The amphibole group consists of an orthorhombic and monoclinic series – hornblendes and tschermakite both belong to the latter crystal structure. The crystal group of tschermakite is 2/m.

Tschermakite and all the hornblende varieties are inosilicates, and like the other rock-forming amphiboles are double-chain silicates (Klein and Hurlbut, 1985). The amphibole structure is characterized by its two double chains of SiO_{4} tetrahedra (T1 and T2) sandwiching in a strip of cations (M1, M2, and M3 octahedra). Much of the discussions and studies of both tschermakite and tremolite have been to resolve the varying cation placements and Al substitutions that seem to occur on all T and M sites (Najorka and Gottschalk, 2003).

== Physical properties ==
A hand specimen of tschermakite is green-to-black in color; its streak will be greenish white.

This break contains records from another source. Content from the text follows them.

**src/c16_pkg.sv**
```systemverilog
package c16_pkg;

	//////////////////////////////////////////////////
	// Widths
	//////////////////////////////////////////////////
	localparam int WORD_W    = 16;
	localparam int REG_IDX_W = 3;
	localparam int TAG_W     = 3;
	localparam int OPC_W     = 5;
	localparam int IMM_W     = 5; // Immediate field in bits 4..0

	localparam int NUM_REGS  = 8;
	localparam int ROB_DEPTH = 8; // One entry per busy destination

	// Lane depths in register stages
	localparam int LANE0_STAGES = 1;
	localparam int LANE1_STAGES = 3;

	//////////////////////////////////////////////////
	// Types
	//////////////////////////////////////////////////
	typedef logic [WORD_W-1:0]    word_t;
	typedef logic [WORD_W-1:0]    instr_t;
	typedef logic [REG_IDX_W-1:0] reg_idx_t;
	typedef logic [TAG_W-1:0]     tag_t;

	// Instruction bits 15..11
	typedef enum logic [OPC_W-1:0] {
		OPC_ADD_IMM = 5'b00000,
		OPC_ADD_REG = 5'b00001,
		OPC_SUB_IMM = 5'b00010,
		OPC_SUB_REG = 5'b00011
	} opcode_e;

	// Decoded lane operation
	typedef enum logic [1:0] {
		OP_ADD = 2'd0,
		OP_SUB = 2'd1,
		OP_NOP = 2'd2
	} alu_op_e;

endpackage

```
**src/alu_lane.sv**
```systemverilog
`timescale 1ns/1ps

module alu_lane #(
	parameter int STAGES = 1
) (
	input  logic               clk,
	input  logic               rst_n,
	input  logic               go,
	input  c16_pkg::alu_op_e   op,
	input  c16_pkg::word_t     a,
	input  c16_pkg::word_t     b,
	input  c16_pkg::reg_idx_t  dest,
	input  c16_pkg::tag_t      tag,
	output logic               done,
	output c16_pkg::tag_t      res_tag,
	output c16_pkg::reg_idx_t  res_dest,
	output c16_pkg::word_t     result
);

	c16_pkg::word_t    alu_out;
	logic              valid_q [STAGES];
	c16_pkg::word_t    res_q   [STAGES];
	c16_pkg::reg_idx_t dest_q  [STAGES];
	c16_pkg::tag_t     tag_q   [STAGES];

	always_comb begin
		case (op)
			c16_pkg::OP_SUB: alu_out = a - b;
			default:         alu_out = a + b;
		endcase
	end

	always_ff @(posedge clk) begin
		if (!rst_n) begin
			for (int i = 0; i < STAGES; i++) begin
				valid_q[i] <= 1'b0;
			end
		end else begin
			valid_q[0] <= go;
			for (int i = 1; i < STAGES; i++) begin
				valid_q[i] <= valid_q[i-1];
			end
		end
	end

	// Result travels with its tag and destination
	always_ff @(posedge clk) begin
		res_q[0]  <= alu_out;
		dest_q[0] <= dest;
		tag_q[0]  <= tag;
		for (int i = 1; i < STAGES; i++) begin
			res_q[i]  <= res_q[i-1];
			dest_q[i] <= dest_q[i-1];
			tag_q[i]  <= tag_q[i-1];
		end
	end

	assign done     = valid_q[STAGES-1];
	assign result   = res_q[STAGES-1];
	assign res_dest = dest_q[STAGES-1];
	assign res_tag  = tag_q[STAGES-1];

endmodule

```
**src/c16_core.sv**
```systemverilog
`timescale 1ns/1ps

module c16_core (
	input  logic               clk,
	input  logic               rst_n,
	input  logic               instr_valid,
	input  c16_pkg::instr_t    instr,
	output logic               stall,
	output logic               commit_valid,
	output c16_pkg::reg_idx_t  commit_reg,
	output c16_pkg::word_t     commit_value
);

	c16_pkg::reg_idx_t rd_a_idx;
	c16_pkg::reg_idx_t rd_b_idx;
	c16_pkg::word_t    rd_a_value;
	c16_pkg::word_t    rd_b_value;

	c16_pkg::alu_op_e  lane_op;
	c16_pkg::word_t    lane_a;
	c16_pkg::word_t    lane_b;
	c16_pkg::reg_idx_t lane_dest;
	c16_pkg::tag_t     lane_tag;
	logic              go0;
	logic              go1;

	logic              done0;
	c16_pkg::tag_t     tag0;
	c16_pkg::reg_idx_t dest0;
	c16_pkg::word_t    result0;
	logic              done1;
	c16_pkg::tag_t     tag1;
	c16_pkg::reg_idx_t dest1;
	c16_pkg::word_t    result1;

	//////////////////////////////////////////////////
	// Producer
	//////////////////////////////////////////////////
	instr_issue u_issue (
		.clk          (clk),
		.rst_n        (rst_n),
		.instr_valid  (instr_valid),
		.instr        (instr),
		.rd_a_value   (rd_a_value),
		.rd_b_value   (rd_b_value),
		.commit_valid (commit_valid),
		.commit_reg   (commit_reg),
		.stall        (stall),
		.rd_a_idx     (rd_a_idx),
		.rd_b_idx     (rd_b_idx),
		.lane_op      (lane_op),
		.lane_a       (lane_a),
		.lane_b       (lane_b),
		.lane_dest    (lane_dest),
		.lane_tag     (lane_tag),
		.go0          (go0),
		.go1          (go1)
	);

	alu_lane #(.STAGES(c16_pkg::LANE0_STAGES)) u_lane0 ( // Short lane
		.clk(clk), .rst_n(rst_n), .go(go0), .op(lane_op), .a(lane_a), .b(lane_b),
		.dest(lane_dest), .tag(lane_tag),
		.done(done0), .res_tag(tag0), .res_dest(dest0), .result(result0)
	);

	alu_lane #(.STAGES(c16_pkg::LANE1_STAGES)) u_lane1 ( // Long lane
		.clk(clk), .rst_n(rst_n), .go(go1), .op(lane_op), .a(lane_a), .b(lane_b),
		.dest(lane_dest), .tag(lane_tag),
		.done(done1), .res_tag(tag1), .res_dest(dest1), .result(result1)
	);

	//////////////////////////////////////////////////
	// Buffer and consumer
	//////////////////////////////////////////////////
	reorder_buffer u_rob (
		.clk(clk), .rst_n(rst_n),
		.done0(done0), .tag0(tag0), .dest0(dest0), .result0(result0),
		.done1(done1), .tag1(tag1), .dest1(dest1), .result1(result1),
		.commit_valid(commit_valid), .commit_reg(commit_reg), .commit_value(commit_value)
	);

	commit_regfile u_regfile (
		.clk(clk), .rst_n(rst_n),
		.commit_valid(commit_valid), .commit_reg(commit_reg), .commit_value(commit_value),
		.rd_a_idx(rd_a_idx), .rd_b_idx(rd_b_idx),
		.rd_a_value(rd_a_value), .rd_b_value(rd_b_value)
	);

endmodule

```
**src/commit_regfile.sv**
```systemverilog
`timescale 1ns/1ps

module commit_regfile (
	input  logic               clk,
	input  logic               rst_n,
	input  logic               commit_valid,
	input  c16_pkg::reg_idx_t  commit_reg,
	input  c16_pkg::word_t     commit_value,
	input  c16_pkg::reg_idx_t  rd_a_idx,
	input  c16_pkg::reg_idx_t  rd_b_idx,
	output c16_pkg::word_t     rd_a_value,
	output c16_pkg::word_t     rd_b_value
);

	c16_pkg::word_t regs [c16_pkg::NUM_REGS]; // Architectural state

	always_ff @(posedge clk) begin
		if (!rst_n) begin
			for (int i = 0; i < c16_pkg::NUM_REGS; i++) begin
				regs[i] <= '0;
			end
		end else if (commit_valid) begin
			regs[commit_reg] <= commit_value;
		end
	end

	// Busy sources stall at issue, so plain reads suffice
	assign rd_a_value = regs[rd_a_idx];
	assign rd_b_value = regs[rd_b_idx];

endmodule

```
**src/instr_issue.sv**
```systemverilog
`timescale 1ns/1ps

module instr_issue (
	input  logic               clk,
	input  logic               rst_n,
	input  logic               instr_valid,
	input  c16_pkg::instr_t    instr,
	input  c16_pkg::word_t     rd_a_value,
	input  c16_pkg::word_t     rd_b_value,
	input  logic               commit_valid,
	input  c16_pkg::reg_idx_t  commit_reg,
	output logic               stall,
	output c16_pkg::reg_idx_t  rd_a_idx,
	output c16_pkg::reg_idx_t  rd_b_idx,
	output c16_pkg::alu_op_e   lane_op,
	output c16_pkg::word_t     lane_a,
	output c16_pkg::word_t     lane_b,
	output c16_pkg::reg_idx_t  lane_dest,
	output c16_pkg::tag_t      lane_tag,
	output logic               go0,
	output logic               go1
);

	c16_pkg::opcode_e  opcode;
	c16_pkg::alu_op_e  op;
	c16_pkg::reg_idx_t dest;
	c16_pkg::reg_idx_t src_a;
	c16_pkg::reg_idx_t src_b;
	c16_pkg::word_t    imm;
	logic              use_imm;
	logic              is_alu;
	logic              hazard;
	logic              accept;

	logic [c16_pkg::NUM_REGS-1:0] busy; // Scoreboard, one bit per register
	c16_pkg::tag_t                tail_tag;

	//////////////////////////////////////////////////
	// Decode
	//////////////////////////////////////////////////
	assign opcode = c16_pkg::opcode_e'(instr[15:11]);
	assign dest   = instr[10:8];
	assign src_a  = instr[7:5];
	assign src_b  = instr[2:0];
	assign imm    = {{(c16_pkg::WORD_W - c16_pkg::IMM_W){instr[c16_pkg::IMM_W-1]}},
		instr[c16_pkg::IMM_W-1:0]};

	always_comb begin
		op      = c16_pkg::OP_NOP;
		use_imm = 1'b0;
		case (opcode)
			c16_pkg::OPC_ADD_IMM: begin
				op      = c16_pkg::OP_ADD;
				use_imm = 1'b1;
			end
			c16_pkg::OPC_ADD_REG: begin
				op = c16_pkg::OP_ADD;
			end
			c16_pkg::OPC_SUB_IMM: begin
				op      = c16_pkg::OP_SUB;
				use_imm = 1'b1;
			end
			c16_pkg::OPC_SUB_REG: begin
				op = c16_pkg::OP_SUB;
			end
			default: begin
				op = c16_pkg::OP_NOP; // Anything else is dropped
			end
		endcase
	end

	assign is_alu = (op != c16_pkg::OP_NOP);

	//////////////////////////////////////////////////
	// Scoreboard check
	//////////////////////////////////////////////////
	assign hazard = busy[src_a] | (~use_imm & busy[src_b]) | busy[dest];
	assign stall  = instr_valid & is_alu & hazard;
	assign accept = instr_valid & is_alu & ~hazard;

	// Operands come straight from committed state
	assign rd_a_idx = src_a;
	assign rd_b_idx = src_b;

	assign lane_op   = op;
	assign lane_a    = rd_a_value;
	assign lane_b    = use_imm ? imm : rd_b_value;
	assign lane_dest = dest;
	assign lane_tag  = tail_tag;

	// Even tags to lane 0, odd tags to lane 1
	assign go0 = accept & ~tail_tag[0];
	assign go1 = accept & tail_tag[0];

	always_ff @(posedge clk) begin
		if (!rst_n) begin
			busy     <= '0;
			tail_tag <= '0;
		end else begin
			if (commit_valid) begin
				busy[commit_reg] <= 1'b0;
			end
			if (accept) begin
				busy[dest] <= 1'b1;
				tail_tag   <= tail_tag + 1'b1;
			end
		end
	end

endmodule

```
**src/reorder_buffer.sv**
```systemverilog
`timescale 1ns/1ps

module reorder_buffer (
	input  logic               clk,
	input  logic               rst_n,
	input  logic               done0,
	input  c16_pkg::tag_t      tag0,
	input  c16_pkg::reg_idx_t  dest0,
	input  c16_pkg::word_t     result0,
	input  logic               done1,
	input  c16_pkg::tag_t      tag1,
	input  c16_pkg::reg_idx_t  dest1,
	input  c16_pkg::word_t     result1,
	output logic               commit_valid,
	output c16_pkg::reg_idx_t  commit_reg,
	output c16_pkg::word_t     commit_value
);

	logic [c16_pkg::ROB_DEPTH-1:0] ent_valid;
	c16_pkg::reg_idx_t             ent_dest  [c16_pkg::ROB_DEPTH];
	c16_pkg::word_t                ent_value [c16_pkg::ROB_DEPTH];
	c16_pkg::tag_t                 head; // Oldest uncommitted tag
	logic                          retire;

	assign retire = ent_valid[head];

	//////////////////////////////////////////////////
	// Entry state and head pointer
	//////////////////////////////////////////////////
	always_ff @(posedge clk) begin
		if (!rst_n) begin
			ent_valid    <= '0;
			head         <= '0;
			commit_valid <= 1'b0;
		end else begin
			commit_valid <= retire;
			if (retire) begin
				ent_valid[head] <= 1'b0;
				head            <= head + 1'b1;
			end
			// Lanes never share a tag, both may land together
			if (done0) begin
				ent_valid[tag0] <= 1'b1;
			end
			if (done1) begin
				ent_valid[tag1] <= 1'b1;
			end
		end
	end

	//////////////////////////////////////////////////
	// Entry payload and commit outputs
	//////////////////////////////////////////////////
	always_ff @(posedge clk) begin
		if (done0) begin
			ent_dest[tag0]  <= dest0;
			ent_value[tag0] <= result0;
		end
		if (done1) begin
			ent_dest[tag1]  <= dest1;
			ent_value[tag1] <= result1;
		end
		if (retire) begin
			commit_reg   <= ent_dest[head];
			commit_value <= ent_value[head];
		end
	end

endmodule

```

It can be transparent to translucent and has a vitreous luster. Tschermakite shows the characteristic amphibole perfect cleavage on [110]. Its average density is 3.24, with a hardness of 5–6; its fracture will be brittle to conchoidal. In thin section its optic sign and 2V angle cover a wide range and are not very useful for identification. It shows a distinct pleochroism in browns and greens.

== Special characteristics ==
Much discussion and experimentation on tschermakite has been in relation to it being synthesized along with other calcic-amphiboles to determine the stoichiometric and barometric constraints of the various amphibole solid solution series. Because of the (Mg, Fe, Ca), Si↔Al, Al tschermak cation exchange that is fundamental to not only the amphibole group but also the pyroxenes, micas, and chlorites (Najorka and Gottschalk, 2003; Ishida and Hawthorne, 2006). Tschermakite has been synthesized in numerous experiments along with its ternary solid solution endmembers tremolite and cummingtonite in order to relate its varying compositions to a specific P and T. The thermodynamic data that results from these tests helps to calculate further geothermobarometric equations in both synthesized and natural forms of a variety of minerals.